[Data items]

-- -- --

[config.mk]
export PLATFORM = sky130hd
export DESIGN_NAME = fetch_sequencer
export DESIGN_NICKNAME = d
export VERILOG_FILES = /design/src/rtl/fetch_sequencer.sv
export SDC_FILE = /design/constraint.sdc
export NUM_CORES = 1
export LEC_CHECK = 0
export ABC_AREA = 0
export CAP_MARGIN = 10
export CORE_MARGIN = 8
export CORE_UTILIZATION = 55
export CTS_CLUSTER_DIAMETER = 40
export DETAILED_ROUTE_END_ITERATION = 10
export GPL_ROUTABILITY_DRIVEN = 1
export PLACE_DENSITY = 0.86
export REMOVE_ABC_BUFFERS = 1
export SETUP_SLACK_MARGIN = 0.05
export SYNTH_ARGS = -nofsm -noshare
export SYNTH_HDL_FRONTEND = slang
export SYNTH_SLANG_ARGS = --single-unit
[constraint.sdc]
create_clock -name clk -period 5.75 [get_ports clk]
set_input_delay 1.15 -clock clk [delete_from_list [all_inputs] [get_ports clk]]
set_output_delay 1.15 -clock clk [all_outputs]
set_load 0.005 [all_outputs]
`src/rtl/alu_cmd_sequencer_if.sv`:
```
// Stream, ALU-operand and status signals of the ALU command sequencer.
// The slave modport is the sequencer; the master modport is its environment.
interface alu_cmd_sequencer_if #(
  parameter int unsigned CNT_W = 8
);
  logic             in_valid;
  logic [3:0]       in_data;
  logic             in_ready;
  logic [3:0]       alu_inA;
  logic [3:0]       alu_inB;
  logic [1:0]       alu_inC;
  logic [1:0]       alu_op;
  logic [3:0]       alu_ans;
  logic             out_valid;
  logic [3:0]       out_data;
  logic             out_ready;
  logic             busy;
  logic [CNT_W-1:0] cmd_count;

  modport master (
    output in_valid, in_data, alu_ans, out_ready,
    input  in_ready, alu_inA, alu_inB, alu_inC, alu_op,
    input  out_valid, out_data, busy, cmd_count
  );

  modport slave (
    input  in_valid, in_data, alu_ans, out_ready,
    output in_ready, alu_inA, alu_inB, alu_inC, alu_op,
    output out_valid, out_data, busy, cmd_count
  );
endinterface

```
`src/rtl/alu_cmd_sequencer.sv`:
```
// Issue stage for a 4-bit combinational ALU: collects header/A/B nibbles,
// holds the operands for SETTLE cycles, captures ans and hands it downstream.
module alu_cmd_sequencer #(
  parameter int unsigned SETTLE = 1,
  parameter int unsigned CNT_W  = 8
) (
  input logic                 clk,
  input logic                 reset,
  alu_cmd_sequencer_if.slave  bus
);

  typedef enum logic [2:0] {
    S_HDR  = 3'd0,
    S_GETA = 3'd1,
    S_GETB = 3'd2,
    S_EXEC = 3'd3,
    S_DONE = 3'd4
  } state_e;

  localparam logic [3:0] SETTLE_LD = 4'(SETTLE - 1);

  state_e           state_q, state_d;
  logic             in_ready_c, busy_c, in_xfer;

  logic [3:0]       hdr_q, hdr_d;
  logic [3:0]       a_q, a_d;
  logic [1:0]       op_q, op_d;
  logic [1:0]       inc_q, inc_d;
  logic [3:0]       ina_q, ina_d;
  logic [3:0]       inb_q, inb_d;
  logic [3:0]       settle_q, settle_d;
  logic [3:0]       out_data_q, out_data_d;
  logic             out_valid_q, out_valid_d;
  logic [CNT_W-1:0] cnt_q, cnt_d;

  assign in_xfer = bus.in_valid && in_ready_c;

  always_ff @(posedge clk) begin
    if (reset) begin
      state_q <= S_HDR;
    end else begin
      state_q <= state_d;
    end
  end

  always_comb begin
    state_d = state_q;
    unique case (state_q)
      S_HDR:   if (in_xfer) state_d = S_GETA;
      S_GETA:  if (in_xfer) state_d = S_GETB;
      S_GETB:  if (in_xfer) state_d = S_EXEC;
      S_EXEC:  if (settle_q == 4'd0) state_d = S_DONE;
      S_DONE:  if (bus.out_ready) state_d = S_HDR;
      default: state_d = S_HDR;
    endcase
  end

  always_comb begin
    in_ready_c = 1'b0;
    busy_c     = 1'b1;
    unique case (state_q)
      S_HDR: begin
        in_ready_c = 1'b1;
        busy_c     = 1'b0;
      end
      S_GETA, S_GETB: in_ready_c = 1'b1;
      default:        in_ready_c = 1'b0;
    endcase
  end

  // Datapath next-state: each register only moves on its own state's event.
  always_comb begin
    hdr_d       = hdr_q;
    a_d         = a_q;
    op_d        = op_q;
    inc_d       = inc_q;
    ina_d       = ina_q;
    inb_d       = inb_q;
    settle_d    = settle_q;
    out_data_d  = out_data_q;
    out_valid_d = out_valid_q;
    cnt_d       = cnt_q;
    unique case (state_q)
      S_HDR:  if (in_xfer) hdr_d = bus.in_data;
      S_GETA: if (in_xfer) a_d = bus.in_data;
      S_GETB: begin
        if (in_xfer) begin
          op_d     = hdr_q[3:2];
          inc_d    = hdr_q[1:0];
          ina_d    = a_q;
          inb_d    = bus.in_data;
          settle_d = SETTLE_LD;
        end
      end
      S_EXEC: begin
        if (settle_q == 4'd0) begin
          out_data_d  = bus.alu_ans;
          out_valid_d = 1'b1;
        end else begin
          settle_d = settle_q - 4'd1;
        end
      end
      S_DONE: begin
        if (bus.out_ready) begin
          out_valid_d = 1'b0;
          cnt_d       = cnt_q + CNT_W'(1);
        end
      end
      default: ;
    endcase
  end

  always_ff @(posedge clk) begin
    if (reset) begin
      hdr_q       <= '0;
      a_q         <= '0;
      op_q        <= '0;
      inc_q       <= '0;
      ina_q       <= '0;
      inb_q       <= '0;
      settle_q    <= '0;
      out_data_q  <= '0;
      out_valid_q <= 1'b0;
      cnt_q       <= '0;
    end else begin
      hdr_q       <= hdr_d;
      a_q         <= a_d;
      op_q        <= op_d;
      inc_q       <= inc_d;
      ina_q       <= ina_d;
      inb_q       <= inb_d;
      settle_q    <= settle_d;
      out_data_q  <= out_data_d;
      out_valid_q <= out_valid_d;
      cnt_q       <= cnt_d;
    end
  end

  assign bus.in_ready  = in_ready_c;
  assign bus.busy      = busy_c;
  assign bus.alu_op    = op_q;
  assign bus.alu_inC   = inc_q;
  assign bus.alu_inA   = ina_q;
  assign bus.alu_inB   = inb_q;
  assign bus.out_data  = out_data_q;
  assign bus.out_valid = out_valid_q;
  assign bus.cmd_count = cnt_q;

endmodule

```
`src/flat_wrapper.sv`:
```
// flat-port wrapper written by rule: the top's interface ports become plain ports
module alu_cmd_sequencer_flat 
#(
  parameter int unsigned SETTLE = 1,
  parameter int unsigned CNT_W  = 8
)
  (clk, reset, bus_in_valid, bus_in_data, bus_alu_ans, bus_out_ready, bus_in_ready, bus_alu_inA, bus_alu_inB, bus_alu_inC, bus_alu_op, bus_out_valid, bus_out_data, bus_busy, bus_cmd_count);
  alu_cmd_sequencer_if #(.CNT_W(CNT_W)) bus_i ();
  input logic clk;
  input logic reset;
  input wire logic [$bits(bus_i.in_valid)-1:0] bus_in_valid;
  input wire logic [$bits(bus_i.in_data)-1:0] bus_in_data;
  input wire logic [$bits(bus_i.alu_ans)-1:0] bus_alu_ans;
  input wire logic [$bits(bus_i.out_ready)-1:0] bus_out_ready;
  output wire logic [$bits(bus_i.in_ready)-1:0] bus_in_ready;
  output wire logic [$bits(bus_i.alu_inA)-1:0] bus_alu_inA;
  output wire logic [$bits(bus_i.alu_inB)-1:0] bus_alu_inB;
  output wire logic [$bits(bus_i.alu_inC)-1:0] bus_alu_inC;
  output wire logic [$bits(bus_i.alu_op)-1:0] bus_alu_op;
  output wire logic [$bits(bus_i.out_valid)-1:0] bus_out_valid;
  output wire logic [$bits(bus_i.out_data)-1:0] bus_out_data;
  output wire logic [$bits(bus_i.busy)-1:0] bus_busy;
  output wire logic [$bits(bus_i.cmd_count)-1:0] bus_cmd_count;
  assign bus_i.in_valid = bus_in_valid;
  assign bus_i.in_data = bus_in_data;
  assign bus_i.alu_ans = bus_alu_ans;
  assign bus_i.out_ready = bus_out_ready;
  assign bus_in_ready = bus_i.in_ready;
  assign bus_alu_inA = bus_i.alu_inA;
  assign bus_alu_inB = bus_i.alu_inB;
  assign bus_alu_inC = bus_i.alu_inC;
  assign bus_alu_op = bus_i.alu_op;
  assign bus_out_valid = bus_i.out_valid;
  assign bus_out_data = bus_i.out_data;
  assign bus_busy = bus_i.busy;
  assign bus_cmd_count = bus_i.cmd_count;
  alu_cmd_sequencer #(.SETTLE(SETTLE), .CNT_W(CNT_W)) u_core (.clk(clk), .reset(reset), .bus(bus_i));
endmodule
```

-- -- --

- Work request: Please report only the count of lines in the entries above where the word "default" appears.

- Task output: 3